Subaerial exposures of Late Pleistocene coral reefs of the Falmouth Formation provide a unique opportunity to study long term changes in reef growth and accretion patterns across Jamaica during the last interglacial. Exceptionally well-preserved exposures up to 3m high are found in the Treasure Beach area in St. Elizabeth, Jamaica.

Field observations show two distinct reef units characterized by changes in coral species and reef fabric; a lower unit associated with relatively high turbulence and an upper unit associated with higher sedimentation and less turbulent conditions. The line-intercept transect method was used to document six representative sections along the coastline of the study area. Using ImageJ software, the taphonomy of 22 coral samples (100 slabs) collected along the transects was quantified based on encrustation, bioerosion and sediment occlusion. The relative abundances of macroborer and encrusting communities were also found for each transect locality. Cluster analysis of encrustation, bioerosion and sediment occlusion along with field observations were used to describe four taphofacies. These were associated with four respective paleoecological zones along the upper unit of the ancient reef tract- the reef crest, recolonized reef flat, patch reef to back reef, and rear zone of the reef crest.
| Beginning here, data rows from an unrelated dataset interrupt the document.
--- config.mk ---
export PLATFORM = sky130hd
export DESIGN_NAME = sbus_frame_decoder_top
export DESIGN_NICKNAME = d
export VERILOG_FILES = /design/src/sfd_pkg.sv /design/src/sfd_frame_state.sv /design/src/sfd_out_stage.sv /design/src/sbus_frame_decoder_top.sv
export SDC_FILE = /design/constraint.sdc
export NUM_CORES = 1
export LEC_CHECK = 0
export BUFFER_PORTS_ARGS = -buffer_cell sky130_fd_sc_hd__buf_2
export CAP_MARGIN = 20
export CORE_MARGIN = 2
export CORE_UTILIZATION = 35
export DETAILED_ROUTE_END_ITERATION = 12
export GPL_ROUTABILITY_DRIVEN = 0
export PLACE_DENSITY = 0.47
export SETUP_SLACK_MARGIN = 0.1
export SLEW_MARGIN = 20
export SYNTH_ARGS = -nofsm -noshare
export SYNTH_HDL_FRONTEND = slang
export SYNTH_HIERARCHICAL = 1
export SYNTH_SLANG_ARGS = --single-unit
--- constraint.sdc ---
create_clock -name clk_i -period 8.9 [get_ports clk_i]
set_input_delay 1.78 -clock clk_i [delete_from_list [all_inputs] [get_ports clk_i]]
set_output_delay 1.78 -clock clk_i [all_outputs]
set_load 0.02 [all_outputs]
--- src/sfd_pkg.sv ---
// ----------------------------------------------------------------------------
// sfd_pkg: shared types, constants and helpers of the SBUS frame decoder
// Holds the beat kinds, register indexes, frame layout constants and the
// channel conversion functions.
// ----------------------------------------------------------------------------
package sfd_pkg;

  localparam int unsigned FRAME_BYTES_DEF = 25;
  localparam int unsigned STORE_DEPTH     = 10;
  localparam int unsigned STORE_IDX_W     = $clog2(STORE_DEPTH);
  localparam int unsigned COUNT_W         = 5;
  localparam int unsigned TICKS_W         = 16;
  localparam int unsigned CHAN_W          = 11;
  localparam int unsigned STICK_W         = 11;
  localparam int unsigned SW_W            = 2;
  localparam int unsigned CFG_DATA_W      = 16;
  localparam int unsigned CFG_IDX_W       = 2;

  localparam logic [7:0]         START_BYTE = 8'h0F;
  localparam logic [COUNT_W-1:0] COUNT_MAX  = '1;
  localparam logic [TICKS_W-1:0] TICKS_MAX  = '1;

  localparam logic [CHAN_W-1:0] CODE_SW_LOW  = 11'd200;
  localparam logic [CHAN_W-1:0] CODE_SW_MID  = 11'd1000;
  localparam logic [CHAN_W-1:0] CODE_SW_HIGH = 11'd1800;
  localparam logic [SW_W-1:0]   SW_STATE_UP   = 2'd1;
  localparam logic [SW_W-1:0]   SW_STATE_MID  = 2'd2;
  localparam logic [SW_W-1:0]   SW_STATE_DOWN = 2'd3;

  localparam logic [10:0] CENTER_RST  = 11'd1000;
  localparam logic [9:0]  HALF_SPAN_RST = 10'd800;
  localparam logic [7:0]  DEAD_ZONE_RST = 8'd10;
  localparam logic [15:0] TIMEOUT_RST   = 16'd100;

  typedef enum logic [1:0] {
    OP_BYTE      = 2'd0,
    OP_FRAME_END = 2'd1,
    OP_TICK      = 2'd2
  } op_e;

  typedef enum logic [CFG_IDX_W-1:0] {
    REG_CENTER    = 2'd0,
    REG_HALF_SPAN = 2'd1,
    REG_DEAD_ZONE = 2'd2,
    REG_TIMEOUT   = 2'd3
  } cfg_idx_e;

  // What one processed beat produces.
  typedef struct packed {
    logic frame_ok;
    logic timeout;
  } event_t;

  typedef logic [STORE_DEPTH-1:0][7:0] store_t;

  function automatic logic [SW_W-1:0] switch_state(input logic [CHAN_W-1:0] raw);
    logic [SW_W-1:0] s;
    s = SW_STATE_DOWN;
    if (raw == CODE_SW_LOW) begin
      s = SW_STATE_DOWN;
    end else if (raw == CODE_SW_MID) begin
      s = SW_STATE_MID;
    end else if (raw == CODE_SW_HIGH) begin
      s = SW_STATE_UP;
    end
    return s;
  endfunction

  // Centers a raw channel, applies the dead zone and clamps to +/- half span.
  function automatic logic signed [STICK_W-1:0] stick_value(
    input logic [CHAN_W-1:0] raw,
    input logic [10:0]       center,
    input logic [9:0]        half_span,
    input logic [7:0]        dead_zone
  );
    logic signed [CHAN_W:0] v;
    logic        [CHAN_W:0] mag;
    logic signed [CHAN_W:0] lim;
    v   = $signed({1'b0, raw}) - $signed({1'b0, center});
    mag = v[CHAN_W] ? 12'(-v) : 12'(v);
    lim = $signed({2'b00, half_span});
    if (mag < {4'b0000, dead_zone}) begin
      v = '0;
    end
    if (v > lim) begin
      v = lim;
    end else if (v < -lim) begin
      v = -lim;
    end
    return v[STICK_W-1:0];
  endfunction

endpackage

--- src/sfd_frame_state.sv ---
// ----------------------------------------------------------------------------
// sfd_frame_state: frame collection and idle timer
// Stores the first bytes of a frame, counts bytes and ticks, and flags a
// good frame end or a timeout for the beat being processed.
// ----------------------------------------------------------------------------
module sfd_frame_state #(
  parameter int unsigned FRAME_BYTES = sfd_pkg::FRAME_BYTES_DEF
) (
  input  logic                            clk_i,
  input  logic                            rst_ni,
  input  logic                            step_i,
  input  logic [1:0]                      op_i,
  input  logic [7:0]                      byte_i,
  input  logic [sfd_pkg::TICKS_W-1:0]     timeout_ticks_i,
  output sfd_pkg::event_t                 event_o,
  output sfd_pkg::store_t                 store_o
);
  import sfd_pkg::*;

  store_t             store_q;
  logic [COUNT_W-1:0] count_q, count_d;
  logic [TICKS_W-1:0] idle_q, idle_d;
  logic               reported_q, reported_d;
  logic [TICKS_W-1:0] limit;
  logic               store_we;
  event_t             ev;

  assign limit = (timeout_ticks_i == '0) ? TICKS_W'(1) : timeout_ticks_i;

  always_comb begin
    count_d    = count_q;
    idle_d     = idle_q;
    reported_d = reported_q;
    store_we   = 1'b0;
    ev         = '0;
    if (step_i) begin
      unique case (op_i)
        OP_BYTE: begin
          store_we = (count_q < COUNT_W'(STORE_DEPTH));
          if (count_q != COUNT_MAX) begin
            count_d = count_q + COUNT_W'(1);
          end
        end
        OP_FRAME_END: begin
          ev.frame_ok = (count_q == COUNT_W'(FRAME_BYTES)) && (store_q[0] == START_BYTE);
          count_d     = '0;
          idle_d      = '0;
          reported_d  = 1'b0;
        end
        OP_TICK: begin
          if (idle_q != TICKS_MAX) begin
            idle_d = idle_q + TICKS_W'(1);
          end
          if ((idle_d >= limit) && !reported_q) begin
            ev.timeout = 1'b1;
            reported_d = 1'b1;
          end
        end
        default: begin
        end
      endcase
    end
  end

  always_ff @(posedge clk_i or negedge rst_ni) begin
    if (!rst_ni) begin
      count_q    <= '0;
      idle_q     <= '0;
      reported_q <= 1'b0;
    end else begin
      count_q    <= count_d;
      idle_q     <= idle_d;
      reported_q <= reported_d;
    end
  end

  // The store has no reset; a good frame has written every entry first.
  always_ff @(posedge clk_i) begin
    if (store_we) begin
      store_q[count_q[STORE_IDX_W-1:0]] <= byte_i;
    end
  end

  assign event_o = ev;
  assign store_o = store_q;

endmodule

--- src/sfd_out_stage.sv ---
// ----------------------------------------------------------------------------
// sfd_out_stage: channel decode and result register
// Unpacks the six channels, converts sticks and switches, and holds the
// result beat until the downstream side takes it.
// ----------------------------------------------------------------------------
module sfd_out_stage (
  input  logic                  clk_i,
  input  logic                  rst_ni,
  input  logic                  load_i,
  input  sfd_pkg::event_t       event_i,
  input  sfd_pkg::store_t       store_i,
  input  logic [10:0]           center_i,
  input  logic [9:0]            half_span_i,
  input  logic [7:0]            dead_zone_i,
  output logic                  ready_o,
  output logic                  valid_o,
  input  logic                  take_i,
  output logic [47:0]           data_o,
  output logic                  online_o
);
  import sfd_pkg::*;

  logic [CHAN_W-1:0] ch [6];
  logic [47:0]       data_d, data_q;
  logic              online_q;
  logic              valid_q, valid_d;
  logic              emit;
  logic [STICK_W-1:0] st [4];

  // Little-endian 11-bit unpack from bytes 1 to 9.
  assign ch[0] = CHAN_W'({store_i[2], store_i[1]});
  assign ch[1] = CHAN_W'({store_i[3], store_i[2]} >> 3);
  assign ch[2] = CHAN_W'({store_i[5], store_i[4], store_i[3]} >> 6);
  assign ch[3] = CHAN_W'({store_i[6], store_i[5]} >> 1);
  assign ch[4] = CHAN_W'({store_i[7], store_i[6]} >> 4);
  assign ch[5] = CHAN_W'({store_i[9], store_i[8], store_i[7]} >> 7);

  for (genvar g = 0; g < 4; g++) begin : g_stick
    assign st[g] = stick_value(ch[g], center_i, half_span_i, dead_zone_i);
  end

  assign emit    = event_i.frame_ok || event_i.timeout;
  assign ready_o = !valid_q || take_i;

  always_comb begin
    if (event_i.frame_ok) begin
      data_d = {switch_state(ch[5]), switch_state(ch[4]), st[3], st[2], st[1], st[0]};
    end else begin
      data_d = {SW_STATE_DOWN, SW_STATE_DOWN, 44'd0};
    end
    valid_d = valid_q;
    if (take_i) begin
      valid_d = 1'b0;
    end
    if (load_i && emit) begin
      valid_d = 1'b1;
    end
  end

  always_ff @(posedge clk_i or negedge rst_ni) begin
    if (!rst_ni) begin
      valid_q <= 1'b0;
    end else begin
      valid_q <= valid_d;
    end
  end

  always_ff @(posedge clk_i) begin
    if (load_i && emit) begin
      data_q   <= data_d;
      online_q <= event_i.frame_ok;
    end
  end

  assign valid_o  = valid_q;
  assign data_o   = data_q;
  assign online_o = online_q;

endmodule

--- src/sbus_frame_decoder_top.sv ---
// ----------------------------------------------------------------------------
// sbus_frame_decoder_top: SBUS receiver frame decoder
// Input beats carry a received byte, an idle-line frame end or a timer tick
// (kind in s_axis_tuser). A frame end of a 25-byte frame that starts with
// 0x0F yields one result beat with four conditioned stick channels and two
// switch states, online set. After timeout_ticks ticks with no frame end,
// one offline result beat goes out with zero sticks and both switches at 3.
// Other beats give no result.
// An input beat lands in the input register at its accepting edge; the
// result, if any, is loaded into the output register when the beat moves on,
// once that register is free or being emptied, and is then visible on
// m_axis_*. One beat per cycle is taken while the output register is free
// or being emptied in that cycle; it is the only thing that limits the rate.
// When the receiver stalls with a result pending, the input register holds
// its beat and s_axis_tready drops until m_axis_tready returns.
// Reset empties both registers, the byte count and the idle timer, and loads
// the configuration defaults. The user writes registers through cfg_* only
// while no beat is in flight; the block itself does not enforce this.
// ----------------------------------------------------------------------------
module sbus_frame_decoder_top #(
  parameter int unsigned FRAME_BYTES = sfd_pkg::FRAME_BYTES_DEF
) (
  input  logic                               clk_i,
  input  logic                               rst_ni,
  input  logic                               s_axis_tvalid,
  output logic                               s_axis_tready,
  input  logic [7:0]                         s_axis_tdata,  // [7:0] data_byte
  input  logic [1:0]                         s_axis_tuser,  // [1:0] op
  output logic                               m_axis_tvalid,
  input  logic                               m_axis_tready,
  // [10:0] stick_0, [21:11] stick_1, [32:22] stick_2, [43:33] stick_3,
  // [45:44] switch_a, [47:46] switch_b
  output logic [47:0]                        m_axis_tdata,
  output logic                               m_axis_tuser,  // [0] online
  input  logic                               cfg_we_i,
  input  logic [sfd_pkg::CFG_IDX_W-1:0]      cfg_idx_i,
  input  logic [sfd_pkg::CFG_DATA_W-1:0]     cfg_data_i
);
  import sfd_pkg::*;

  logic        in_valid_q;
  logic [1:0]  op_q;
  logic [7:0]  byte_q;
  logic        out_ready;
  logic        advance;
  logic        s_fire;

  logic [10:0] center_q;
  logic [9:0]  half_span_q;
  logic [7:0]  dead_zone_q;
  logic [15:0] timeout_q;

  event_t      ev;
  store_t      store;

  assign advance       = in_valid_q && out_ready;
  assign s_axis_tready = !in_valid_q || out_ready;
  assign s_fire        = s_axis_tvalid && s_axis_tready;

  always_ff @(posedge clk_i or negedge rst_ni) begin
    if (!rst_ni) begin
      in_valid_q <= 1'b0;
    end else if (s_axis_tready) begin
      in_valid_q <= s_axis_tvalid;
    end
  end

  always_ff @(posedge clk_i) begin
    if (s_fire) begin
      op_q   <= s_axis_tuser;
      byte_q <= s_axis_tdata;
    end
  end

  always_ff @(posedge clk_i or negedge rst_ni) begin
    if (!rst_ni) begin
      center_q    <= CENTER_RST;
      half_span_q <= HALF_SPAN_RST;
      dead_zone_q <= DEAD_ZONE_RST;
      timeout_q   <= TIMEOUT_RST;
    end else if (cfg_we_i) begin
      unique case (cfg_idx_i)
        REG_CENTER:    center_q    <= cfg_data_i[10:0];
        REG_HALF_SPAN: half_span_q <= cfg_data_i[9:0];
        REG_DEAD_ZONE: dead_zone_q <= cfg_data_i[7:0];
        REG_TIMEOUT:   timeout_q   <= cfg_data_i[15:0];
        default: begin
        end
      endcase
    end
  end

  sfd_frame_state #(
    .FRAME_BYTES(FRAME_BYTES)
  ) u_state (
    .clk_i          (clk_i),
    .rst_ni         (rst_ni),
    .step_i         (advance),
    .op_i           (op_q),
    .byte_i         (byte_q),
    .timeout_ticks_i(timeout_q),
    .event_o        (ev),
    .store_o        (store)
  );

  sfd_out_stage u_out (
    .clk_i      (clk_i),
    .rst_ni     (rst_ni),
    .load_i     (advance),
    .event_i    (ev),
    .store_i    (store),
    .center_i   (center_q),
    .half_span_i(half_span_q),
    .dead_zone_i(dead_zone_q),
    .ready_o    (out_ready),
    .valid_o    (m_axis_tvalid),
    .take_i     (m_axis_tready),
    .data_o     (m_axis_tdata),
    .online_o   (m_axis_tuser)
  );

endmodule

==> results of run 1 <==
==> metrics by stage <==
step	setup WS [ns]	total power [mW]	hold WS, ns	util (%)	area [um2]
floorplan	2.70	2.77	0.477	-	15300
global placement	1.64	3.35	0.489	37.8	16300
detailed placement	1.46	3.38	0.493	37.8	16300
CTS	1.45	4.50	0.507	39.9	17200
global route	0.742	4.84	0.520	39.9	17200
finish	1.43	4.48	0.505	39.9	17200
==> where the power goes <==
part           leakage [nW]  internal (mW)  switching (mW)
registers              2.16           1.07          0.0798
logic                  4.71          0.875            1.38
clock network         0.433          0.647           0.430
total                  7.31           2.59            1.89
==> layout make-up <==
cell class | instances | area share [%]
clock buffers | 27 | 3.74
well taps | 585 | 4.26
inverters | 92 | 2.01
clock inverters | 17 | 1.36
flip-flops and latches | 202 | 33.4
repair buffers | 100 | 3.14
multi-input cells | 1189 | 52.1
==> cell usage in the layout, fill, tap and decap left out, types with 7 or more instances in the layout <==
cell type  count
xnor2_1       57
and4_1         7
nor3_1        32
mux2_4        10
nor2b_1       22
and2_1        25
or2_2         11
clkbuf_16     25
nor2_1       118
nand2b_1      20
mux2i_1        9
buf_2         84
a21oi_1       92
a211oi_1      19
edfxtp_1     133
nand3_1       60
a31oi_1       15
and3_1        16
o221ai_1      22
ha_1         186
o211ai_1       9
or3_1         13
dfstp_2       14
mux2_2        38
buf_4         16
o21a_1        19
nand4_1       29
o21bai_1       8
a21o_1        28
o21ai_0       67
xor2_1        13
inv_1         90
nor4_1        12
dfrtp_1       55
nand2_1       95
==> state kept, by name, indices dropped and copies added, names as in the netlist <==
signal / flops
half_span_q: 10
in_valid_q: 1
byte_q: 8
u_out/valid_o: 1
timeout_q: 16
u_state/store_o: 74
u_state/reported_q: 1
u_state/idle_q: 16
dead_zone_q: 8
op_q: 2
center_q: 11
u_out/data_o: 48
u_out/online_o: 1
u_state/count_q: 5
==> worst paths after layout <==
kind,to,slack (ns),cells past startpoint,startpoint
min in group asynchronous,u_state/idle_q[11],1.45,2,rst_ni
setup / recovery,u_out/data_o[33],1.43,29,center_q[5]
max in group asynchronous,u_state/count_q[4],6.85,2,rst_ni
hold reg to reg,dead_zone_q[4],0.51,1,dead_zone_q[4]
hold / removal,dead_zone_q[4],0.51,1,dead_zone_q[4]
setup reg to reg,u_out/data_o[33],1.43,29,center_q[5]
==> layer usage <==
layer,vias up,share of wire (%),routed length (um)
met5,-,0,0
met4,0,3.8,1700
met3,91,4.2,1920
met2,307,48,21700
met1,5794,44,20100
li1,5910,-,-
==> summary.txt, run 1 <==
Cells and area
  • Layout Nets: approximately 1800
  • Area of the multi-input gates: between 8000 and 9000 um2
  • Final-layout fill cell count: between 4000 and 5000
  • # diodes: 0
  • Share of cells above drive strength 1: ~16%
  • Register area: between 5000 and 6000 um2
  • Final non-filler cell total: between 2000 and 2500
  • Synth-to-layout area growth: 12.6%

Setup path
  • WS Path Type: register to register
  • CP peak stage delay: 0.68 ns
  • CP delay by family, top: compound AO/OA/AOI/OAI gates
  • Critical path's slowest cell: o21ai_1
  • WP buf/inv: 1
  • Most frequent CP cell: o21ai_0
  • CP Launch Type: register
  • Worst Setup End Kind: register
  • CP required: between 9 and 10 ns
  • Worst-path fanout max: 17
  • Arrival time worst endpoint: between 7 and 8 ns

Synth
  • Syn Area/Cell: ~10 um2
  • Yosys warns: 6
  • Post-Syn Area: 15300 um2
  • Cells after Synth: between 1500 and 2000
  • Syn_nets: 1753

STA
  • Peak Freq: 134 MHz
  • Setup-failing EPs final: 0
  • Final Hold Viols: 0
  • Slew HR: around 30%
  • Worst-margin pin slew: approximately 1.1 ns
  • RSZ-0062 raised after global routing: false
  • Setup TNS: 0 ns
  • Setup Skew: ~0.018 ns
  • Final Critical Period: about 7.5 ns
  • Crit share post-route: 84.0%
  • Slew Limit Fails: 0

Drt
  • Detail Route Antenna Nets: 0
  • Avg Vias per Cell: between 5 and 6
  • WL final: 45400 um
  • Via count: approximately 12000
  • WL/cell: slightly above 20 um
  • Drt pass-1 iters: 5
  • # DRC: 0
  • DRT iter0 DRCs: 800

Global routing
  • Gr usage total: between 20% and 30%
  • M3 GR Usage: under 10%
  • GR peak layer: met2
  • GR Layer Usage met2: a little over a third
  • Grt ovf: 0
  • First-pass GRT wire length: between 70000 and 80000 um
  • Largest net degree at the start of global routing: 70
  • Met1 Use GR: 26.5%
  • Initial antenna violation count: 1
  • Vias in the first global route: approximately 12000

Floorplan
  • Die Y: between 200 and 250 um
  • Chip Width: ~210 um
  • Die area: roughly 45000 um2
  • Top Ports: between 80 and 90
  • Initial core utilization: 35.5%
  • Core Rows: 76
  • Core Area: approximately 43000 um2

Placement
  • Post-DP HPWL: between 30000 and 40000 um
  • Placed cell count: ~2200
  • Port bufs: 83

Job
  • Max cap viols: 0

Clock network
  • Clock buffer depth: 3
  • Root buffer cell: clkbuf_16
  • Clk slew on worst S/H paths: approximately 0.06 ns
  • Post-CTS setup buffer count: 0
  • CTS tree: done
  • Quantity of gates resized following cts: 0
  • Total CTS buffers: 24
  • # clock sinks: approximately 200
  • Count of hold-fix buffers inserted at cts: 0
  • H-tree depth: 1
  • Clock latency on the worst-skew pair: 0.56 ns

Pwr
  • VDD IR max: 133 uV
  • Leak Pwr: roughly 7.3 nW
  • Cell Pwr Density: roughly 260 nW/um2

Outcome
  • Status: complete, no violations

Hold path
  • Worst Hold Class: register to register
Note: power is estimated with default switching activity, not from simulation.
Presence of the two reef units does not necessary indicate an intervening lowstand due to the lack of substantial evidence of subaerial exposure such as paleosols or rhizocretions at the top of the lower unit. However, vertical changes in coral species and instances of erosion and recolonization of massive coral heads imply two distinct stages of accretion possibly due to a rapid sea level jump leading to the growth of the upper unit. Additionally, taphofacies characterization of the upper unit allowed for turbidity, instance of partial mortality, and relative time of corals in the taphonomically active zone to be inferred for each of the paleoecological zones. These findings form part of a larger project to reconstruct the accretionary history of Late Pleistocene reef exposures at various sites in Jamaica. This will contribute to an understanding of the interaction between local paleoenvironmental influences, tectonics, and global sea level changes on Late Pleistocene reef growth and geometries.